* DIRECTIONS FOR THIS TASK *
Beneath this task are records; print exactly the stretch of them from the line with "What follows belongs" through the line with "Only the layout", both ends included.

Collected data

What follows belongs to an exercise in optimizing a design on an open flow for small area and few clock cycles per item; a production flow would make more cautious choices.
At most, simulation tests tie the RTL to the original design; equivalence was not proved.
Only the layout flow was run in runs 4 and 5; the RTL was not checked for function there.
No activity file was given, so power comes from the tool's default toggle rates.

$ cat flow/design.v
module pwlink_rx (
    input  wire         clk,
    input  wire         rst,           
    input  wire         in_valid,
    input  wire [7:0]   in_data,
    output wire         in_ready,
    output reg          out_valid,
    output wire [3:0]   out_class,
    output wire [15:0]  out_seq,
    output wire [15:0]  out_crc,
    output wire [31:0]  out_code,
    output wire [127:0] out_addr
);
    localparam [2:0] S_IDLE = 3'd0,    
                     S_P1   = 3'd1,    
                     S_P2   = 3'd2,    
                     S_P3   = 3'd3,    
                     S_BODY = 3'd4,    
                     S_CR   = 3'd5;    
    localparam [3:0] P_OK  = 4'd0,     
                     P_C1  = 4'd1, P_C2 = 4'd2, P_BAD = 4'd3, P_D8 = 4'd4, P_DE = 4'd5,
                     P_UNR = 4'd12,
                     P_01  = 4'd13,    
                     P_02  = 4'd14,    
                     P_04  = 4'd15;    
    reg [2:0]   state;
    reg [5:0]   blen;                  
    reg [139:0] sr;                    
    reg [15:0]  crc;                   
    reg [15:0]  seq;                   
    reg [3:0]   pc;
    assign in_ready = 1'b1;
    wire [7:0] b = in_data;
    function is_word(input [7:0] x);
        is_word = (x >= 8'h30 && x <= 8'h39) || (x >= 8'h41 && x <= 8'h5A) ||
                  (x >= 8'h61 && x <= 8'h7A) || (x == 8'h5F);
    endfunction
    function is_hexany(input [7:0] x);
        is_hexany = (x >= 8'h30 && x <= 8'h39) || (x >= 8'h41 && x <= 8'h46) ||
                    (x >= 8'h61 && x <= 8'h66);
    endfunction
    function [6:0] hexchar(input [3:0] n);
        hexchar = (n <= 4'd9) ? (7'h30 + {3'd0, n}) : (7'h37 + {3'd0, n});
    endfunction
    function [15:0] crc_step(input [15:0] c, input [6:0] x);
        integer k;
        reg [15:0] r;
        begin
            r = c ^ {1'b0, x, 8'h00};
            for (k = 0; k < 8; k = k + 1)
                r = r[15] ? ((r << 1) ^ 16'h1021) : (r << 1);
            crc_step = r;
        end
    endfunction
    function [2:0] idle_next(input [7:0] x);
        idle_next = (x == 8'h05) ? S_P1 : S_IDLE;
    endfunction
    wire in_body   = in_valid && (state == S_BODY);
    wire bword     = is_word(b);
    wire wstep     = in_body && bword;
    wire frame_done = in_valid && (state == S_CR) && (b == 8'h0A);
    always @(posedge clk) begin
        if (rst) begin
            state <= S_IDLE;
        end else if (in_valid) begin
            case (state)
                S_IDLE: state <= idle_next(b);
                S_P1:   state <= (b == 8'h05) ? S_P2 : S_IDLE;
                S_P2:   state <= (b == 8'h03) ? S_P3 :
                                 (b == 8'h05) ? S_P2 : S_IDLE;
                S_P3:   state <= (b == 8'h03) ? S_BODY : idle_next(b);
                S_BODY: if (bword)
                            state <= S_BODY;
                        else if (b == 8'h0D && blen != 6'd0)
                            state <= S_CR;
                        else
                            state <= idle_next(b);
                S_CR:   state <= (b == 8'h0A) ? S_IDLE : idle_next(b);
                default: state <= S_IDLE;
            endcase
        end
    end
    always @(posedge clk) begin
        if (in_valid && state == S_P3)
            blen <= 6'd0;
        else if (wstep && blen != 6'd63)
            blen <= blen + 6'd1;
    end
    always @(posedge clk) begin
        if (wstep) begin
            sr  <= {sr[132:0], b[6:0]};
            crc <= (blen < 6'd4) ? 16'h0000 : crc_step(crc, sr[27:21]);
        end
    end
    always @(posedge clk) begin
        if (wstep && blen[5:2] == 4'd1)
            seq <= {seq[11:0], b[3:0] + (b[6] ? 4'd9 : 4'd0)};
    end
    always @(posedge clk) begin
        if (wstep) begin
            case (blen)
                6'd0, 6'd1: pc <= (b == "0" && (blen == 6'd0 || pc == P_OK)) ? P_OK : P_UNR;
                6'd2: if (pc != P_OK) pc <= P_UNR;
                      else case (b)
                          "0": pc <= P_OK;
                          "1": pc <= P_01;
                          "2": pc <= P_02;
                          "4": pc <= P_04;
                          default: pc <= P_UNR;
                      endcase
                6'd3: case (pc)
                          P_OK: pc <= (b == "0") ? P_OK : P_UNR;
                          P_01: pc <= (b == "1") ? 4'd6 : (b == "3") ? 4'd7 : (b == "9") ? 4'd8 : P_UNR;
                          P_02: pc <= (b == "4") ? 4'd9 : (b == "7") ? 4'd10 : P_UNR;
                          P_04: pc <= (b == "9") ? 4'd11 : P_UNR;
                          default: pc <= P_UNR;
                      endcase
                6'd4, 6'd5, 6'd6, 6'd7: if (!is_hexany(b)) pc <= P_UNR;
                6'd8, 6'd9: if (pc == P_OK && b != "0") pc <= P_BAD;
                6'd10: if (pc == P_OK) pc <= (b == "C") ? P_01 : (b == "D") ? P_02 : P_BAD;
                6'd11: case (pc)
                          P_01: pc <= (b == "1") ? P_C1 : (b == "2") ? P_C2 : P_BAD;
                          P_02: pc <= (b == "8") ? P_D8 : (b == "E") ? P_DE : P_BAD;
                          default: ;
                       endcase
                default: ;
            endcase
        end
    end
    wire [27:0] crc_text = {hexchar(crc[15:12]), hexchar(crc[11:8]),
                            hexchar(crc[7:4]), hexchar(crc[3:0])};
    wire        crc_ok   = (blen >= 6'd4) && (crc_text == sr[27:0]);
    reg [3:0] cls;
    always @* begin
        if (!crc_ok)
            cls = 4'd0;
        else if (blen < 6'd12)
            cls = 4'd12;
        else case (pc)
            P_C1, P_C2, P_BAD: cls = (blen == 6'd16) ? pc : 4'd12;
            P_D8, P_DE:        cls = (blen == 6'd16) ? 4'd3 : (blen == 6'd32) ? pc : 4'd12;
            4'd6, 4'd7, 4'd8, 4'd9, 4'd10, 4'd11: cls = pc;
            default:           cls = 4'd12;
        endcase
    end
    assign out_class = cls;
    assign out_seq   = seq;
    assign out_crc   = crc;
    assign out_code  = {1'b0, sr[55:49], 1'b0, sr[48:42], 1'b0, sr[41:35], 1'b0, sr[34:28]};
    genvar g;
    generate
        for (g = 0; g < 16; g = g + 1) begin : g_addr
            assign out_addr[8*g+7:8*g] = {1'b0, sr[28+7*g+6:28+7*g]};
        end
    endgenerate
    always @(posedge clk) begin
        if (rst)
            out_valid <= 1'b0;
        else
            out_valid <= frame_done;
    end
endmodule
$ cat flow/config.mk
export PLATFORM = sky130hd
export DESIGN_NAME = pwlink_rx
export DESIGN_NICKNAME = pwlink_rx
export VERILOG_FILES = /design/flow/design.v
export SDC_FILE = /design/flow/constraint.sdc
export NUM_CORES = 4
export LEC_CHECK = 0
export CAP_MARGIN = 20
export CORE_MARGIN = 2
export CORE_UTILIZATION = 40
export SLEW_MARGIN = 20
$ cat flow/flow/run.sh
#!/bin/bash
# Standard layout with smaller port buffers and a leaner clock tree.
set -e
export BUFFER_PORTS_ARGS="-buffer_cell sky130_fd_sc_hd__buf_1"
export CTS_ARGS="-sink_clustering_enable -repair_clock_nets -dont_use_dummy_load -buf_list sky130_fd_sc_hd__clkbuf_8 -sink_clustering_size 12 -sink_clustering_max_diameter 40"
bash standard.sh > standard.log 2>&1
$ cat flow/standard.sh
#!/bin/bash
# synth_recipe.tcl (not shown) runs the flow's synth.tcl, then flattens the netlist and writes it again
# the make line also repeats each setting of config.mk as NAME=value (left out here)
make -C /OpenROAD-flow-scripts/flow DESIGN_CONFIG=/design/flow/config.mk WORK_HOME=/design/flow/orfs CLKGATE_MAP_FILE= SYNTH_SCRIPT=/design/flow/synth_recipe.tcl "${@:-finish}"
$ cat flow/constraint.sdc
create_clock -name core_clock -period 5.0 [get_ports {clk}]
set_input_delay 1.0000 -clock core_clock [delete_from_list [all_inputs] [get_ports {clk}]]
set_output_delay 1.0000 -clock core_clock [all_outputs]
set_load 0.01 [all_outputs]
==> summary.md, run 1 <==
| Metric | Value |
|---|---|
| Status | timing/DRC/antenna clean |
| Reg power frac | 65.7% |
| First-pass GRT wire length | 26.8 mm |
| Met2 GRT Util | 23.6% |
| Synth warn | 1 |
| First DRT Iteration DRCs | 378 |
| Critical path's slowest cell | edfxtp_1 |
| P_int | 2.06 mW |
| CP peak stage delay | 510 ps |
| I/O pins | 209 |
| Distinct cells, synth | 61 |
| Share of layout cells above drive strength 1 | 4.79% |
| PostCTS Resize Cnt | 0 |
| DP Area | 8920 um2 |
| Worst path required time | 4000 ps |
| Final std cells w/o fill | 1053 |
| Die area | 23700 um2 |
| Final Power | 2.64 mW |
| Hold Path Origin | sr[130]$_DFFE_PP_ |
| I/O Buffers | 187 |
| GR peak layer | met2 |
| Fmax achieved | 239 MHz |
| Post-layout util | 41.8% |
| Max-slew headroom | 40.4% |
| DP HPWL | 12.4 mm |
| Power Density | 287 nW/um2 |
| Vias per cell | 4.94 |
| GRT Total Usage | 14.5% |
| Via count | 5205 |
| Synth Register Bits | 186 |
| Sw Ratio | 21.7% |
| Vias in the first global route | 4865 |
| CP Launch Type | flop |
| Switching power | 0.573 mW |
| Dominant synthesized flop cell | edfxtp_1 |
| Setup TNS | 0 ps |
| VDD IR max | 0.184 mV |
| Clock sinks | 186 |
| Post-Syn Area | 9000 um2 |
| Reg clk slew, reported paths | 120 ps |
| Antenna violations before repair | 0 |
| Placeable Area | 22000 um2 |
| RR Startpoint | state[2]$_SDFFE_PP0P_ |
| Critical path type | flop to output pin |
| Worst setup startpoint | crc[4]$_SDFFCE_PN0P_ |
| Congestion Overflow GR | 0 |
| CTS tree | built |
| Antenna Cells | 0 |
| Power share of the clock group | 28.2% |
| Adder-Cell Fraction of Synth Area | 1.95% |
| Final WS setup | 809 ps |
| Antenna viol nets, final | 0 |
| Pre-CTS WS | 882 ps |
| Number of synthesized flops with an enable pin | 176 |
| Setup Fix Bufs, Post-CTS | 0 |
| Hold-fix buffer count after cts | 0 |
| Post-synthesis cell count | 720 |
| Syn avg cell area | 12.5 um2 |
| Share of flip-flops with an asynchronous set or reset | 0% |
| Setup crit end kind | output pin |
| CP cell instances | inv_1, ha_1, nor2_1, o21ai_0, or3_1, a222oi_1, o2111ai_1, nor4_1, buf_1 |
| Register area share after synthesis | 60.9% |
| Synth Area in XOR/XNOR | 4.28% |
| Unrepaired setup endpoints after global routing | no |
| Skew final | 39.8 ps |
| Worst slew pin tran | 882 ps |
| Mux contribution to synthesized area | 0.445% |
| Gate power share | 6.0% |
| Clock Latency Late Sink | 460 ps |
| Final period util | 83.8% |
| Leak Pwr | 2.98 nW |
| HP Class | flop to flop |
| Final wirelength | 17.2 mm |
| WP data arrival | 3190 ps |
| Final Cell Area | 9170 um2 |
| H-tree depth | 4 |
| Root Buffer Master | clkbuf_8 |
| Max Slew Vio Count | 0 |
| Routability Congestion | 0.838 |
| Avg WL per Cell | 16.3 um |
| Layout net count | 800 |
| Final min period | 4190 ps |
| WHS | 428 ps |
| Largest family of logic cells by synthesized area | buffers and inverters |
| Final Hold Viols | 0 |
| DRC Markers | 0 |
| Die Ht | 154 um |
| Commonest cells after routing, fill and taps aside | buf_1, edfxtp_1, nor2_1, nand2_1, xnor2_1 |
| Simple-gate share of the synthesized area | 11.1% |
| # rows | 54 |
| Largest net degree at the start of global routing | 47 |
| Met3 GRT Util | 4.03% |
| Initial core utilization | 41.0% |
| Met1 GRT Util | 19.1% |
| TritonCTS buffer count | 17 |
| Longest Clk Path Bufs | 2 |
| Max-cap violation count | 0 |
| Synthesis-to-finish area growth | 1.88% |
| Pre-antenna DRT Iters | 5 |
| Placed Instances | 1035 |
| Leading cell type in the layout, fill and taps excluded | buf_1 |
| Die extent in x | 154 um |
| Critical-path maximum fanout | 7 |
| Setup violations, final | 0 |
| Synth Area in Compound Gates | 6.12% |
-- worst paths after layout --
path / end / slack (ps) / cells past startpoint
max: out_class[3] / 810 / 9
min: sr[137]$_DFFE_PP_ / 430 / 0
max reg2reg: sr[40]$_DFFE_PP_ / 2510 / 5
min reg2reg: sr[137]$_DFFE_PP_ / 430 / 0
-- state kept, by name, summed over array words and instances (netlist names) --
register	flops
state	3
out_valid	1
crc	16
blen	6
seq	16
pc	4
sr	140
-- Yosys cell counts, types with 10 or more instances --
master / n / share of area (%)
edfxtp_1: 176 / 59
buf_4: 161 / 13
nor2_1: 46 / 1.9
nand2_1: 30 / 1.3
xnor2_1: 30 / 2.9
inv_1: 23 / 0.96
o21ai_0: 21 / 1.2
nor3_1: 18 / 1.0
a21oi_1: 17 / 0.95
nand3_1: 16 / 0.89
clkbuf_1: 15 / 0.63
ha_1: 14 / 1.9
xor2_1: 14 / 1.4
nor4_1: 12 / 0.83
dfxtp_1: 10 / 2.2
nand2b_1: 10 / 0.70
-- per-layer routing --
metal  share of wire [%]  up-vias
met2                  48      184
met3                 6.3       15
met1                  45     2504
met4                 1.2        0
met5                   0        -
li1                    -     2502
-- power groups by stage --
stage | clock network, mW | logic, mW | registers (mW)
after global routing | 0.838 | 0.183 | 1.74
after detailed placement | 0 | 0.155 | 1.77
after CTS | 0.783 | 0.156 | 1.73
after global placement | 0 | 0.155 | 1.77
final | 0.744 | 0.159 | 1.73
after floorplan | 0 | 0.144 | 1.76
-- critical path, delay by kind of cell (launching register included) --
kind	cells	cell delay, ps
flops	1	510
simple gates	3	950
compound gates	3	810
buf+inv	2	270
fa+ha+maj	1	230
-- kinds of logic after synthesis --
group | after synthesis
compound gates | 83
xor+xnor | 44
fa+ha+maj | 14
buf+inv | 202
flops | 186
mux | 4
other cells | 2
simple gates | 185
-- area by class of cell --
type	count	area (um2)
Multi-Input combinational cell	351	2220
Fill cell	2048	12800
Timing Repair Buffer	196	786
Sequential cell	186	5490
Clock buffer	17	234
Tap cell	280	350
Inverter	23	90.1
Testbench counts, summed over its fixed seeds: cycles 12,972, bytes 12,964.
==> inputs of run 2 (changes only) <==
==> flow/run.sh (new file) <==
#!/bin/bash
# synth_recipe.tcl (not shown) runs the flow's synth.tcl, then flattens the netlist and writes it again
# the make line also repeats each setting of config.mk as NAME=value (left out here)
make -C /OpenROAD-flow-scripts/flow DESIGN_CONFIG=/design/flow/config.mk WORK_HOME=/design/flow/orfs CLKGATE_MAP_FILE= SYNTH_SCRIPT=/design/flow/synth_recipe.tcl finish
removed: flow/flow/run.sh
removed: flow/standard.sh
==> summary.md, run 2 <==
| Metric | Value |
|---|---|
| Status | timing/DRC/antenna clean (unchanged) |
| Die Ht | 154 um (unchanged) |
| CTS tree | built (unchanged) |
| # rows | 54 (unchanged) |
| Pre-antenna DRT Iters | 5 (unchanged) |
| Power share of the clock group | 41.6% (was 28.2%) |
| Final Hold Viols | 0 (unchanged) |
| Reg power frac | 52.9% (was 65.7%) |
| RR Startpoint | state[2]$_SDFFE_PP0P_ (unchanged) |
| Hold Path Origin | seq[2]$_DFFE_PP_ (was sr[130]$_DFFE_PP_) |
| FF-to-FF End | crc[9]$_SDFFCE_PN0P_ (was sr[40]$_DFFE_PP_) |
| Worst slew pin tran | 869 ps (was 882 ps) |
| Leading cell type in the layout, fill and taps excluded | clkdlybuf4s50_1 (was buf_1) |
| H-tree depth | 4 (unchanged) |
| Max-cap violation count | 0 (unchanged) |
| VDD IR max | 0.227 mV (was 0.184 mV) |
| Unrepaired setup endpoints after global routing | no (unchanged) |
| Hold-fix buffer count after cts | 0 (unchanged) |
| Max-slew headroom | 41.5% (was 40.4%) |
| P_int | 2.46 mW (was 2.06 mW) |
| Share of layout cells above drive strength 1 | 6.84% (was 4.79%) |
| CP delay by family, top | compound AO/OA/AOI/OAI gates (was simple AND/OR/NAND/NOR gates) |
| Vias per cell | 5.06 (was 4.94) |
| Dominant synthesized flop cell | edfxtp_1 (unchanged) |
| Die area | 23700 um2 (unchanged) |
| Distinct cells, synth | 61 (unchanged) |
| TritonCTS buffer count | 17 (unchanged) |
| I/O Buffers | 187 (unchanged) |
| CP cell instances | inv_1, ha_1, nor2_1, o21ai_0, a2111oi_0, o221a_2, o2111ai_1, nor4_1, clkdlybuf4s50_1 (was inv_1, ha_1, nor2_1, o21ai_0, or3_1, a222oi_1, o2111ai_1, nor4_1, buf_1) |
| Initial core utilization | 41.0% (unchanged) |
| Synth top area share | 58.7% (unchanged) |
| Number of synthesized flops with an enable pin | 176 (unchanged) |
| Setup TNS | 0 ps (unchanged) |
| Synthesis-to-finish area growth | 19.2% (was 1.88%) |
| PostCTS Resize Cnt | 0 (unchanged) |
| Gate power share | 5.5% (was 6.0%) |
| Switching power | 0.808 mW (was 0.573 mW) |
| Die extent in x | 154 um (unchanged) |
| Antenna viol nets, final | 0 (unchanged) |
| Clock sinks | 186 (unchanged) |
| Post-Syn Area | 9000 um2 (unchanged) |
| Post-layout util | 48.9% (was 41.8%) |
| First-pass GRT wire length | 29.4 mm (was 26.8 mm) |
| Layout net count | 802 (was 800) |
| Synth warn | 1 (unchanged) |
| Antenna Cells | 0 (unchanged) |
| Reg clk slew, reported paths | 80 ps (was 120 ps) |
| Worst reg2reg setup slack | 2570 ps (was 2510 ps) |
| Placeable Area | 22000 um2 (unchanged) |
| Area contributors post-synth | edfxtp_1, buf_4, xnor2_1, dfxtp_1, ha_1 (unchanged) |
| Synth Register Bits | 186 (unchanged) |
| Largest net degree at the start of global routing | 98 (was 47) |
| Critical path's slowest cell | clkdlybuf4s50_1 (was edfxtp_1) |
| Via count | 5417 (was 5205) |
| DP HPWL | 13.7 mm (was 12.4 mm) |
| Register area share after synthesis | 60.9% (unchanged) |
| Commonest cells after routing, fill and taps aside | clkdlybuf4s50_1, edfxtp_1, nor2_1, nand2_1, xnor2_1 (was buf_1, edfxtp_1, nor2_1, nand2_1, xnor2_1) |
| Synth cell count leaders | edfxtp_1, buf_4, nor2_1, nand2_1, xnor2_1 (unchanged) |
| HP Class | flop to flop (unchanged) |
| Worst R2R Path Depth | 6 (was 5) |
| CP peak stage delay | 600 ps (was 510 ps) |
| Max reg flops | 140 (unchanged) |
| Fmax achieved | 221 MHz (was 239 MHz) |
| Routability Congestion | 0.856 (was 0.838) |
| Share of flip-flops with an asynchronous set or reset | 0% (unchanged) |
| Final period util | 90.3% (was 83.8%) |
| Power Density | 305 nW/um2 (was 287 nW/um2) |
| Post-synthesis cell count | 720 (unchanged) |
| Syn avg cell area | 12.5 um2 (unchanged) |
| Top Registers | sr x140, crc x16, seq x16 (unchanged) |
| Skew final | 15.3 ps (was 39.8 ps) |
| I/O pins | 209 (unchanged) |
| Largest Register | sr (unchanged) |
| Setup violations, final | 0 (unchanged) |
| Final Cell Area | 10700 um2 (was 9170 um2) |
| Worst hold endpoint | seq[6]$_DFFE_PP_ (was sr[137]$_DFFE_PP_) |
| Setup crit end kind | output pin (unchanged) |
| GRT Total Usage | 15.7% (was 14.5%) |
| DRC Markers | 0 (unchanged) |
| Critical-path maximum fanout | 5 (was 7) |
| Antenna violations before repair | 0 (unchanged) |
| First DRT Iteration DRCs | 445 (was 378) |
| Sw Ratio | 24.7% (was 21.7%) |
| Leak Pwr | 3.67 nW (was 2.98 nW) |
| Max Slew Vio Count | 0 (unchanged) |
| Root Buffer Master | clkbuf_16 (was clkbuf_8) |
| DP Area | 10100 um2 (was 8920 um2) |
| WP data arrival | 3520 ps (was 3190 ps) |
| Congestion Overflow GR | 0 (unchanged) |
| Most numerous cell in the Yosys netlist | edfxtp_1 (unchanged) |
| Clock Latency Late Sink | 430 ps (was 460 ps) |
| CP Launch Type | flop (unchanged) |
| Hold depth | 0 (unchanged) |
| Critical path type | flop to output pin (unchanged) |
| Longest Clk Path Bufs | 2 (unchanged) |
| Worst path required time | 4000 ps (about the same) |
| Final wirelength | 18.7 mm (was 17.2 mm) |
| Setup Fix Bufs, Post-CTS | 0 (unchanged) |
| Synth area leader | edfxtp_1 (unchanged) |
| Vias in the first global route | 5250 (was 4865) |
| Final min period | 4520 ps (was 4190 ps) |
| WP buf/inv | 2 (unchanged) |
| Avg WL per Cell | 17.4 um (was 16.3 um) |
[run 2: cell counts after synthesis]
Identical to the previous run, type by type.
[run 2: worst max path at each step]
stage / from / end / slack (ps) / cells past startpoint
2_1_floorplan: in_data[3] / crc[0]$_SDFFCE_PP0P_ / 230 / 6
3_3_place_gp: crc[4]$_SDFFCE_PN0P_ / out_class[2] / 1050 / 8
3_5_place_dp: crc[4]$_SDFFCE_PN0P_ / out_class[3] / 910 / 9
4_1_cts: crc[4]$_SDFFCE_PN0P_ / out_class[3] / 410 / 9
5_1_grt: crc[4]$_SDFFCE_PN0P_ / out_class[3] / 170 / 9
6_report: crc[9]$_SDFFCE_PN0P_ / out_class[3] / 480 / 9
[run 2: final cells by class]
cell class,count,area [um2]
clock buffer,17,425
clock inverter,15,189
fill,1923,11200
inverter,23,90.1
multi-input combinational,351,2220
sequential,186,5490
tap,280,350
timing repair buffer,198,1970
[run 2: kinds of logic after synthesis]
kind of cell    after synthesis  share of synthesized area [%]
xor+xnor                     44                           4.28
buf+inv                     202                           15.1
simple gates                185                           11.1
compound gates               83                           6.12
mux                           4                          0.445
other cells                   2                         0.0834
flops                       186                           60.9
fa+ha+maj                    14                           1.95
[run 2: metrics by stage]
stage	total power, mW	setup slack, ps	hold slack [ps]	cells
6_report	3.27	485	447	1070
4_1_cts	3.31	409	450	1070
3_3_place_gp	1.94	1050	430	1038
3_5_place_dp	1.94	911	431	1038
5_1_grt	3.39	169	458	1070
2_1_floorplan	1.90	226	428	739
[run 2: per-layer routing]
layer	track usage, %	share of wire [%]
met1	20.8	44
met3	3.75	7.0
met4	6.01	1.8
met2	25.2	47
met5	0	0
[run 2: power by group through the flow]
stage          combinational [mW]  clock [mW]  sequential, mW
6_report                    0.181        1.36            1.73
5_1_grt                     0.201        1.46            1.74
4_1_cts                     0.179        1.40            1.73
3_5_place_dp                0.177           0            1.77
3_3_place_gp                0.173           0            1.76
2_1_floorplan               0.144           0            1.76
==
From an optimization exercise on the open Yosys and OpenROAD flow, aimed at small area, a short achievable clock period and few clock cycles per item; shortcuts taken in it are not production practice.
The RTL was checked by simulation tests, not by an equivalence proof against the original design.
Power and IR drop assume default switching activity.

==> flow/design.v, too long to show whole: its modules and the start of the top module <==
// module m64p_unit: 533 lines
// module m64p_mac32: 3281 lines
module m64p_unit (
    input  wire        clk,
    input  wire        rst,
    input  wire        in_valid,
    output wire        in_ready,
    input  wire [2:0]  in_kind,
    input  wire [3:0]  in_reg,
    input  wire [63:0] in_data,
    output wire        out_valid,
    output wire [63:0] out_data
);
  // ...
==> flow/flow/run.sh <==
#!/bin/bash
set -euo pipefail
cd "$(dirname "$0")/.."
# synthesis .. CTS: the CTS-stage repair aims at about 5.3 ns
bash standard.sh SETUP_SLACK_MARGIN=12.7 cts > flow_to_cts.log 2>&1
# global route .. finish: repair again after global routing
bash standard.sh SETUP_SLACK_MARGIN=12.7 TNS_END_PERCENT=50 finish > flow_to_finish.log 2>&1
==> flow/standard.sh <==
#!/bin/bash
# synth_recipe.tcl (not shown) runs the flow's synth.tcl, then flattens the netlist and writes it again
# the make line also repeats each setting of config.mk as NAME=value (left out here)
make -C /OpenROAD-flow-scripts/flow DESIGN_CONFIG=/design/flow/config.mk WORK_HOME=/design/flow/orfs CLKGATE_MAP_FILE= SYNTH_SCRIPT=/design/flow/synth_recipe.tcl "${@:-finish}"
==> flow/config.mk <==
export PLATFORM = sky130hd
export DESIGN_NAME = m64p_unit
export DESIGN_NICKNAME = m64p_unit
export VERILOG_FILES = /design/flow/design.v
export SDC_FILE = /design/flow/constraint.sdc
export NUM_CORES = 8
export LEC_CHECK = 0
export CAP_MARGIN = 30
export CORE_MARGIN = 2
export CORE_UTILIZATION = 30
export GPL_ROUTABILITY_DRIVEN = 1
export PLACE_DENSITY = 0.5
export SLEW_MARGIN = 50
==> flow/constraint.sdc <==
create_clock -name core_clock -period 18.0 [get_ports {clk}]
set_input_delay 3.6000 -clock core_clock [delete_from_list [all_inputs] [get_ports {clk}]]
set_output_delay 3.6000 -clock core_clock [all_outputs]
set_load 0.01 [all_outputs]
* * *
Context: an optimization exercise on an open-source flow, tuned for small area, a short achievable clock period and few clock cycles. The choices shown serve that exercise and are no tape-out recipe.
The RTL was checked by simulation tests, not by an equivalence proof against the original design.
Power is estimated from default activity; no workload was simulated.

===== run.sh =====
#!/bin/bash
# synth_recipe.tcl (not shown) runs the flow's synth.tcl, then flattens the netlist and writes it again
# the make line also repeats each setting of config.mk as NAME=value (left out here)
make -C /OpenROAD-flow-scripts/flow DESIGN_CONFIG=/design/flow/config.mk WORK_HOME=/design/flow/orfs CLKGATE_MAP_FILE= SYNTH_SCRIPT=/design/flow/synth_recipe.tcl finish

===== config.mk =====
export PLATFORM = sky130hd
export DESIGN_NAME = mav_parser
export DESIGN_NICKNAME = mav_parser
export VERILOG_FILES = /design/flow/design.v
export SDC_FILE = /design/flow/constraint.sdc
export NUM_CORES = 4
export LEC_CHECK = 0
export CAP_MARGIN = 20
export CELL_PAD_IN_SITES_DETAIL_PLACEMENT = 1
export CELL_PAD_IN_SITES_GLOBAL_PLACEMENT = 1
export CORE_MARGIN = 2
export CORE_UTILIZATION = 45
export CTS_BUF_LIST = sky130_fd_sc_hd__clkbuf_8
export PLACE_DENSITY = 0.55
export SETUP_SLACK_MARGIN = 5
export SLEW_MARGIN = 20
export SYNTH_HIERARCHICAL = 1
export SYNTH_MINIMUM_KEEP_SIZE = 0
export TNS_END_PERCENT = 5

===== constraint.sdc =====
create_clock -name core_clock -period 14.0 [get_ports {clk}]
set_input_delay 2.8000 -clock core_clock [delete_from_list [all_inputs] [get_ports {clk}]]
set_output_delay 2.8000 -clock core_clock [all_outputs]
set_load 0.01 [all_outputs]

* RESPONSE *
What follows belongs to an exercise in optimizing a design on an open flow for small area and few clock cycles per item; a production flow would make more cautious choices.
At most, simulation tests tie the RTL to the original design; equivalence was not proved.
Only the layout flow was run in runs 4 and 5; the RTL was not checked for function there.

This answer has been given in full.